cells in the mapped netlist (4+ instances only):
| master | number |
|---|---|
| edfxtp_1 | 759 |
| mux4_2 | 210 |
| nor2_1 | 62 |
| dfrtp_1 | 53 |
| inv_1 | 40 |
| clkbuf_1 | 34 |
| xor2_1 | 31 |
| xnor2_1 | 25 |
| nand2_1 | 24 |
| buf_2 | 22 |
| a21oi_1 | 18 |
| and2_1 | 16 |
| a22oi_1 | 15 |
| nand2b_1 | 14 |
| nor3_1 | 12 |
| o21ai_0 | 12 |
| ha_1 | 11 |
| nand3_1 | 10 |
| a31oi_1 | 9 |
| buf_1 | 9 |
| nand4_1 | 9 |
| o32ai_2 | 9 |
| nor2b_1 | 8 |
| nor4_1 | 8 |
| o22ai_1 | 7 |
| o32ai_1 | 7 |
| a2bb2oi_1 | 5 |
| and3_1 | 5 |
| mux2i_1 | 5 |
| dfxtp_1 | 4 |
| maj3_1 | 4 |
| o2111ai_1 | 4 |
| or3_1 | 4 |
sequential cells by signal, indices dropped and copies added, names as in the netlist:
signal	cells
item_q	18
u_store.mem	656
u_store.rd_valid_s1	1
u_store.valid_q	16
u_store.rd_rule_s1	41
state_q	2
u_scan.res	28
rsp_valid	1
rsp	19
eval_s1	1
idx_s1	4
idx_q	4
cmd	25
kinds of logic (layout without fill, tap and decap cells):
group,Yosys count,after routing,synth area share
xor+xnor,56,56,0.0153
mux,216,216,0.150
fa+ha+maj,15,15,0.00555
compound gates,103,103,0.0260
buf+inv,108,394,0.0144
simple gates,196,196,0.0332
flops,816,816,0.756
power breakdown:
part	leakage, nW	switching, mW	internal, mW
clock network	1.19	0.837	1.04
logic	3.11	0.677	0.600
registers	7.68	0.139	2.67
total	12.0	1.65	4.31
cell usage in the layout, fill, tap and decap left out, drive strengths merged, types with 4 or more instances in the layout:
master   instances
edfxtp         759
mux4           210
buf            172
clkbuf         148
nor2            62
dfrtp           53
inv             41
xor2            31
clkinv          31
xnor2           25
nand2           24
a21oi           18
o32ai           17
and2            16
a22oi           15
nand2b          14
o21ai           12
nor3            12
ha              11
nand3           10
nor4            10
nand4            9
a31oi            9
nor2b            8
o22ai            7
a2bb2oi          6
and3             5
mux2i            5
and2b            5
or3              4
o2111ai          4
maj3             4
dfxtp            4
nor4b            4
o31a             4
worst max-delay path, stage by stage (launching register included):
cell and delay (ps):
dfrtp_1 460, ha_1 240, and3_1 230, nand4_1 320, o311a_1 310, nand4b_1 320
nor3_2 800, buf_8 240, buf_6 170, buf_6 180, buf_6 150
============================================================
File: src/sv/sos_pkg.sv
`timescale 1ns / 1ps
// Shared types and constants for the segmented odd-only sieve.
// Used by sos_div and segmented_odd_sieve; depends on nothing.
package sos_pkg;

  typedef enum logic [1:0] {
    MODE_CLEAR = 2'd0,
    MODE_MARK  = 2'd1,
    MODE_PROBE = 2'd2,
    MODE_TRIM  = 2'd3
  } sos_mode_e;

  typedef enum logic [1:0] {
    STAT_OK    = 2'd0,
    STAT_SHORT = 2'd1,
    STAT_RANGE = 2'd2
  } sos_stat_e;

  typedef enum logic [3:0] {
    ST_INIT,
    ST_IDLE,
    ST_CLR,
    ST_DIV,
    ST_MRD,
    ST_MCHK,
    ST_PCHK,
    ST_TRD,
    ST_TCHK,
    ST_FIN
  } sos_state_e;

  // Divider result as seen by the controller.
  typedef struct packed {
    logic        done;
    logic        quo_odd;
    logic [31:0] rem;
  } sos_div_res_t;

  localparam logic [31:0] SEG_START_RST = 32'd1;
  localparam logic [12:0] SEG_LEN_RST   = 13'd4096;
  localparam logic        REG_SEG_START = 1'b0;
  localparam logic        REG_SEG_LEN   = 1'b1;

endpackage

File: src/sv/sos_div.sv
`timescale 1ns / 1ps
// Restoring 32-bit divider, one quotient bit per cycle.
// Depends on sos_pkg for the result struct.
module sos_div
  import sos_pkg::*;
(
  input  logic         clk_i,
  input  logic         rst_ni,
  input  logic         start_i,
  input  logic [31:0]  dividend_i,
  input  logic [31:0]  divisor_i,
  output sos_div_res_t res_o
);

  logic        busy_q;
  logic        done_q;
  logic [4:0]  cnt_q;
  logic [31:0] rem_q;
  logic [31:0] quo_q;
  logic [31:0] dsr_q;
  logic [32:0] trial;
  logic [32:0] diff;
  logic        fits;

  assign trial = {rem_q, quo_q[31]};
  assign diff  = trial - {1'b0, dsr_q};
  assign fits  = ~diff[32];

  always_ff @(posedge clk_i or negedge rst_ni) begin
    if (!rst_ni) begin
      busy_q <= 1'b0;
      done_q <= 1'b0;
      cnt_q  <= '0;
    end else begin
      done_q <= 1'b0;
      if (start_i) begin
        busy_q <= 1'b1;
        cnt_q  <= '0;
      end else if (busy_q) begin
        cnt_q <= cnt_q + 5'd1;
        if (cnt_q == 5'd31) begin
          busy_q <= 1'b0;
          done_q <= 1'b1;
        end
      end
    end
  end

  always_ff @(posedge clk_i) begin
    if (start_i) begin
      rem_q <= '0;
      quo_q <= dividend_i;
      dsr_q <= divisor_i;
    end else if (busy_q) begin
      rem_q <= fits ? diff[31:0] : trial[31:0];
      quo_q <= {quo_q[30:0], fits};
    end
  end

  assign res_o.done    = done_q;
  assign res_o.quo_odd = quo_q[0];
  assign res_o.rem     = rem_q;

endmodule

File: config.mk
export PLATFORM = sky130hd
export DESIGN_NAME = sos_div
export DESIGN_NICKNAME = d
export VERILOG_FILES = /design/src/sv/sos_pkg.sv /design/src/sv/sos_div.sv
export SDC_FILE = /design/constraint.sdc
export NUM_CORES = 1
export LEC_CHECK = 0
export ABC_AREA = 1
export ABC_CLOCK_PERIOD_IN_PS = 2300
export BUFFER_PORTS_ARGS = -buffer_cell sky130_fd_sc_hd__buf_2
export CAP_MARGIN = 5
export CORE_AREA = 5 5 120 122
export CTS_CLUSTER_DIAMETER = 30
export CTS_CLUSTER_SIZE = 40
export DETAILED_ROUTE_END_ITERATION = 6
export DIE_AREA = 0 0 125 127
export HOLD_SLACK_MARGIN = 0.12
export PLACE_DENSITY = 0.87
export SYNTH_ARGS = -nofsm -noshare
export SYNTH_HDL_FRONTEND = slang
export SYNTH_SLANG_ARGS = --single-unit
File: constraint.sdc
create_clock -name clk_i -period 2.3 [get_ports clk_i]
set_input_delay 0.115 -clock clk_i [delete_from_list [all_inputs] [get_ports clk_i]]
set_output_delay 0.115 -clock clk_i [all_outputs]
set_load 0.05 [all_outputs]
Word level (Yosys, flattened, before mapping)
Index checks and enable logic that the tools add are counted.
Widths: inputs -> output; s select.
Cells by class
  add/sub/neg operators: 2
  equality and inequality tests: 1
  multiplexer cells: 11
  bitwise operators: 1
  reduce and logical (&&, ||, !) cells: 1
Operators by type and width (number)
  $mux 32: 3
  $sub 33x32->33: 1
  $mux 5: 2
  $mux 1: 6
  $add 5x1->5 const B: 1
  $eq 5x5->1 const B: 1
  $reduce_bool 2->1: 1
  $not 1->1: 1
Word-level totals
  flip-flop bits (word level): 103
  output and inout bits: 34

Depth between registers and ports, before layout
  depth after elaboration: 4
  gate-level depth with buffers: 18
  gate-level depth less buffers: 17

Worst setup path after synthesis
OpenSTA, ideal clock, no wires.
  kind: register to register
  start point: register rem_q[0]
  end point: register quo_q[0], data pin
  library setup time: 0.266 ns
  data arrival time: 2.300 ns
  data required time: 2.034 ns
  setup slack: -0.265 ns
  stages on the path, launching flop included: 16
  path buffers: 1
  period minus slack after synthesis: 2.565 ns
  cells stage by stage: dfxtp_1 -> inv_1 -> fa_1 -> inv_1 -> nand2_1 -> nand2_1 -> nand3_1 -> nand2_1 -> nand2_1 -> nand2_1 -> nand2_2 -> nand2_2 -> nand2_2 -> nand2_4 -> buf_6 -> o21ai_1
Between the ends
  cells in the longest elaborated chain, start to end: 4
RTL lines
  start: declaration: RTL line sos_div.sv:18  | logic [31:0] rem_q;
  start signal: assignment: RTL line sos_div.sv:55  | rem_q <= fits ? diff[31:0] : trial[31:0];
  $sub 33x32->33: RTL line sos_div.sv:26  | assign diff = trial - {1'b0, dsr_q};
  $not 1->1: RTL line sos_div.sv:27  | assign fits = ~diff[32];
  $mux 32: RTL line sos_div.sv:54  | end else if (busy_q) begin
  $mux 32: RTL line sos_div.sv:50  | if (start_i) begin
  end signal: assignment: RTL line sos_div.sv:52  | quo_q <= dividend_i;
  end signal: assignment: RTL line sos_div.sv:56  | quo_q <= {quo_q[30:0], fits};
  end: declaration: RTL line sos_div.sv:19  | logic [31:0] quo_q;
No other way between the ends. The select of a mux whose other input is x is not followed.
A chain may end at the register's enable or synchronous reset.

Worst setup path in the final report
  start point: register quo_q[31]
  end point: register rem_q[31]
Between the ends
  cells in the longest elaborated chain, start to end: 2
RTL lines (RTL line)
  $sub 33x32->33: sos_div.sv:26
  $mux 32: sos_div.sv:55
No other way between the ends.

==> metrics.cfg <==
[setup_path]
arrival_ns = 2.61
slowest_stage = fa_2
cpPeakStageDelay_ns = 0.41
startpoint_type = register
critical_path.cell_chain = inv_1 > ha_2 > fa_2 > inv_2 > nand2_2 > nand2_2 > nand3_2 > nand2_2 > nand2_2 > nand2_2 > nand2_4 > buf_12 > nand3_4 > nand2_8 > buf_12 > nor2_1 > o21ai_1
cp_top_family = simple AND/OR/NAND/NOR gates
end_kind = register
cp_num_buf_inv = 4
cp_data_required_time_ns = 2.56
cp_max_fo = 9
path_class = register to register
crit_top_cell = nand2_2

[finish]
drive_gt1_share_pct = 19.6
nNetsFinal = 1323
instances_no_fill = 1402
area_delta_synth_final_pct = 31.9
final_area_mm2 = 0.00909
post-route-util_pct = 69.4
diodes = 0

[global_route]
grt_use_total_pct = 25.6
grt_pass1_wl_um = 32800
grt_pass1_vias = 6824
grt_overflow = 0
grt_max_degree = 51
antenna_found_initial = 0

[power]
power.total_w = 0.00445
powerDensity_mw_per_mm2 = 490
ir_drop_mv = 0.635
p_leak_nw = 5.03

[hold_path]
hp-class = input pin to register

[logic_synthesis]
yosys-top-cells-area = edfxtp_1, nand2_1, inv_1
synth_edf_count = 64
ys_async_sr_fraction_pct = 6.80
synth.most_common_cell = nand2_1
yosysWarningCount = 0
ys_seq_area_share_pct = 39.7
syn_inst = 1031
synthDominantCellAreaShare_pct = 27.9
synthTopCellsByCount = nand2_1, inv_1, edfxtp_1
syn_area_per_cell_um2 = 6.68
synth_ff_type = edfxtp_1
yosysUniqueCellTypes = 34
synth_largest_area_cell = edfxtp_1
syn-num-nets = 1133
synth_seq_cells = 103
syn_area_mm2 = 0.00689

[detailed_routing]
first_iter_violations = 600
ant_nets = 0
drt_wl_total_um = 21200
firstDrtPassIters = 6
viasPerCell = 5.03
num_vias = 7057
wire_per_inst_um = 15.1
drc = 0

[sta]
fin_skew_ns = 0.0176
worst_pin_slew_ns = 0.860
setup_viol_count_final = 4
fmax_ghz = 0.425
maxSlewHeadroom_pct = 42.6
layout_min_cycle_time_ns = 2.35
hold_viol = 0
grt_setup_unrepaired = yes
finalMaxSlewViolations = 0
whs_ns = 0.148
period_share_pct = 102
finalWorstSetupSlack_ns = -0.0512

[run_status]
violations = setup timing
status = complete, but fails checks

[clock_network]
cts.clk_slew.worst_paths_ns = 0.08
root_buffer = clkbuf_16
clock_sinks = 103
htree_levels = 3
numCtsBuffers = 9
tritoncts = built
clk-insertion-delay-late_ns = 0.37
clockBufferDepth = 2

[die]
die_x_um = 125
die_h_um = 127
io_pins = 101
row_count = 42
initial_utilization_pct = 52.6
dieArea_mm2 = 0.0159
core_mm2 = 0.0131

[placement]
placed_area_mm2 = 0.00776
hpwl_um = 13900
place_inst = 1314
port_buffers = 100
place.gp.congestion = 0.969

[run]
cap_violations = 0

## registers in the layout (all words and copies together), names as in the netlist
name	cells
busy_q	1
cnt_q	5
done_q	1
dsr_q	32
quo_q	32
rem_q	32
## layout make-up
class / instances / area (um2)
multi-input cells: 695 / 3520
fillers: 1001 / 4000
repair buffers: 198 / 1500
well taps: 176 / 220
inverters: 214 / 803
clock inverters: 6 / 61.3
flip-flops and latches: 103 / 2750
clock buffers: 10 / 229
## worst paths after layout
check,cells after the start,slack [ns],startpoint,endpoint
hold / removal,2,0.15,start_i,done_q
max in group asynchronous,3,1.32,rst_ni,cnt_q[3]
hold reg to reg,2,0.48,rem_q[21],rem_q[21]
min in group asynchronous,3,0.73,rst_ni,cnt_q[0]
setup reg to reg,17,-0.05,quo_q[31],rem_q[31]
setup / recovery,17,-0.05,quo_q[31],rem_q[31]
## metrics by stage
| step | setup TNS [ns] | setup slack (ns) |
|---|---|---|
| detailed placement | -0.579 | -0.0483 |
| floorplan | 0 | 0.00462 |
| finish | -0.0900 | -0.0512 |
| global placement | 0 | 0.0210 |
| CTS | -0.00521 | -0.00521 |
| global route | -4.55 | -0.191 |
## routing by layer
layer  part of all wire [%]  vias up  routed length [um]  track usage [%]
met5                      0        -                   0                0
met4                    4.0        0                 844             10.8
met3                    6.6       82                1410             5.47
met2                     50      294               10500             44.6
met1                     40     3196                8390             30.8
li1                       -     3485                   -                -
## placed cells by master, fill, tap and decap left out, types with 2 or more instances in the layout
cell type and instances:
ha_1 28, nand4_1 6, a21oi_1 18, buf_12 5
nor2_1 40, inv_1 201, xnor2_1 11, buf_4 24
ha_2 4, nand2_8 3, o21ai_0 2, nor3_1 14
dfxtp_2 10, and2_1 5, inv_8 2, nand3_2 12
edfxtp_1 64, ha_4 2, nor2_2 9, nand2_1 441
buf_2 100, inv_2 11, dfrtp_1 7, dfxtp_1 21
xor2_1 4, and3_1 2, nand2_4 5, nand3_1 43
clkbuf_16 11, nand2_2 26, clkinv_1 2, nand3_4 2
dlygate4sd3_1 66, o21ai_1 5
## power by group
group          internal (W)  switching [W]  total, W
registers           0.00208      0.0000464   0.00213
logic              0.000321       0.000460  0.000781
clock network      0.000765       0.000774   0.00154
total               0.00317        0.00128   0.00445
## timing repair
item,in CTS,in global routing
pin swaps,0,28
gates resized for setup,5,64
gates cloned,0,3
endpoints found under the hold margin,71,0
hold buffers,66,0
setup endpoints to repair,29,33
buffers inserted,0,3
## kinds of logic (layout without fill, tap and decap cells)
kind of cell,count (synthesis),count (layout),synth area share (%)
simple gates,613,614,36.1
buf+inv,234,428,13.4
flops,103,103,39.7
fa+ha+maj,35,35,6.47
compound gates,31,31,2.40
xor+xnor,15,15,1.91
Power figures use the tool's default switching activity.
============================================================
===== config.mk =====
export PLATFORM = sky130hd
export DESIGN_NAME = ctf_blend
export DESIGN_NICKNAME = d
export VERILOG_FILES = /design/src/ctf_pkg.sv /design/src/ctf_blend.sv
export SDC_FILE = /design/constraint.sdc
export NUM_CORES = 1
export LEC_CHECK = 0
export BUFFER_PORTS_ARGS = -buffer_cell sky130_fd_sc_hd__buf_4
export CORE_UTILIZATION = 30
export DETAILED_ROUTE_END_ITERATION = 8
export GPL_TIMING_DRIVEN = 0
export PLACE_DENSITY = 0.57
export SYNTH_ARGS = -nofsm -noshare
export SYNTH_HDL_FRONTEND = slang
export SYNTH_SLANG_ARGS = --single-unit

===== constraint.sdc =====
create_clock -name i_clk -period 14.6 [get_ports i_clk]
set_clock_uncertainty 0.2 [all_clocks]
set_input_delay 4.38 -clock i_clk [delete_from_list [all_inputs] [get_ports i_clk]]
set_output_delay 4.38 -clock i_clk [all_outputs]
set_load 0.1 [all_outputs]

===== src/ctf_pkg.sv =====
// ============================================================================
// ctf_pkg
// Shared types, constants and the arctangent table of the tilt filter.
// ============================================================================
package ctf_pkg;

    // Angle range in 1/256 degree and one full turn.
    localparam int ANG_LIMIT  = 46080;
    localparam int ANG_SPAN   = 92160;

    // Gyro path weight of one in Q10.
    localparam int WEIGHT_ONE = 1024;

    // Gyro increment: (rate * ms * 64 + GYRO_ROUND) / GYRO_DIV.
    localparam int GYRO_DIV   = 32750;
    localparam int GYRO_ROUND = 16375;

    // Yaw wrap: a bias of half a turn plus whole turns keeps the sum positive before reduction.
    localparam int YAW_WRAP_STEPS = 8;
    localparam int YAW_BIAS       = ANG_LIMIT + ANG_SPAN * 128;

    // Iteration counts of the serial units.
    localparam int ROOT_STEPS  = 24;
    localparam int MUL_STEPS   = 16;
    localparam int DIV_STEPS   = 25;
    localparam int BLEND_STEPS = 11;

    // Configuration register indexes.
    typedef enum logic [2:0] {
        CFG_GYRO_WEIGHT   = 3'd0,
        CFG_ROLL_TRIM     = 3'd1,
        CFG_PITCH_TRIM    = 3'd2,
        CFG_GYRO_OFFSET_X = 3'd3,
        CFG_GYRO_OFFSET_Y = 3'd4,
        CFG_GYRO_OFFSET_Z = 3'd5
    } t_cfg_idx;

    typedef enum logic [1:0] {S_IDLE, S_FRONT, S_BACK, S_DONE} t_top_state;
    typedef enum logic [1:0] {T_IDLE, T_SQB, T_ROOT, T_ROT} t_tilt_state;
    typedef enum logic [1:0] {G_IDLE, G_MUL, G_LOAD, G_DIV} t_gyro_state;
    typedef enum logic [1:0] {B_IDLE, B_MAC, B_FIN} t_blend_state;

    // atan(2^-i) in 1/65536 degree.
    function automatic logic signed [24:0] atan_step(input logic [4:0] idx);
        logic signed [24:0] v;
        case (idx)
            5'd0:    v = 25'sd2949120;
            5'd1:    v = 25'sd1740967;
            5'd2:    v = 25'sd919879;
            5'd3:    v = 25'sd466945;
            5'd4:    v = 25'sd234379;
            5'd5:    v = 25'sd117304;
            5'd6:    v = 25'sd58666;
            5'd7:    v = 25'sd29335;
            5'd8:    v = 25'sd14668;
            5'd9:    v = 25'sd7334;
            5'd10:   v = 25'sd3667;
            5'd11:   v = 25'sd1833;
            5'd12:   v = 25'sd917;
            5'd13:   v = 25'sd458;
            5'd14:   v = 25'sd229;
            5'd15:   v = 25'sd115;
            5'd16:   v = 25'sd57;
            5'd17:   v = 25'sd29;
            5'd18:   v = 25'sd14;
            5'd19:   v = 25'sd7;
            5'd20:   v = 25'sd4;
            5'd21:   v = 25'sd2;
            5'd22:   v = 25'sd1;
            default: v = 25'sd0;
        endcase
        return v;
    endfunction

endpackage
============================================================
Among the records above, repeat exactly the line with "cells in the mapped", the line with "group,Yosys count,after routing,synth", and every line in between, and only those.

cells in the mapped netlist (4+ instances only):
| master | number |
|---|---|
| edfxtp_1 | 759 |
| mux4_2 | 210 |
| nor2_1 | 62 |
| dfrtp_1 | 53 |
| inv_1 | 40 |
| clkbuf_1 | 34 |
| xor2_1 | 31 |
| xnor2_1 | 25 |
| nand2_1 | 24 |
| buf_2 | 22 |
| a21oi_1 | 18 |
| and2_1 | 16 |
| a22oi_1 | 15 |
| nand2b_1 | 14 |
| nor3_1 | 12 |
| o21ai_0 | 12 |
| ha_1 | 11 |
| nand3_1 | 10 |
| a31oi_1 | 9 |
| buf_1 | 9 |
| nand4_1 | 9 |
| o32ai_2 | 9 |
| nor2b_1 | 8 |
| nor4_1 | 8 |
| o22ai_1 | 7 |
| o32ai_1 | 7 |
| a2bb2oi_1 | 5 |
| and3_1 | 5 |
| mux2i_1 | 5 |
| dfxtp_1 | 4 |
| maj3_1 | 4 |
| o2111ai_1 | 4 |
| or3_1 | 4 |
sequential cells by signal, indices dropped and copies added, names as in the netlist:
signal	cells
item_q	18
u_store.mem	656
u_store.rd_valid_s1	1
u_store.valid_q	16
u_store.rd_rule_s1	41
state_q	2
u_scan.res	28
rsp_valid	1
rsp	19
eval_s1	1
idx_s1	4
idx_q	4
cmd	25
kinds of logic (layout without fill, tap and decap cells):
group,Yosys count,after routing,synth area share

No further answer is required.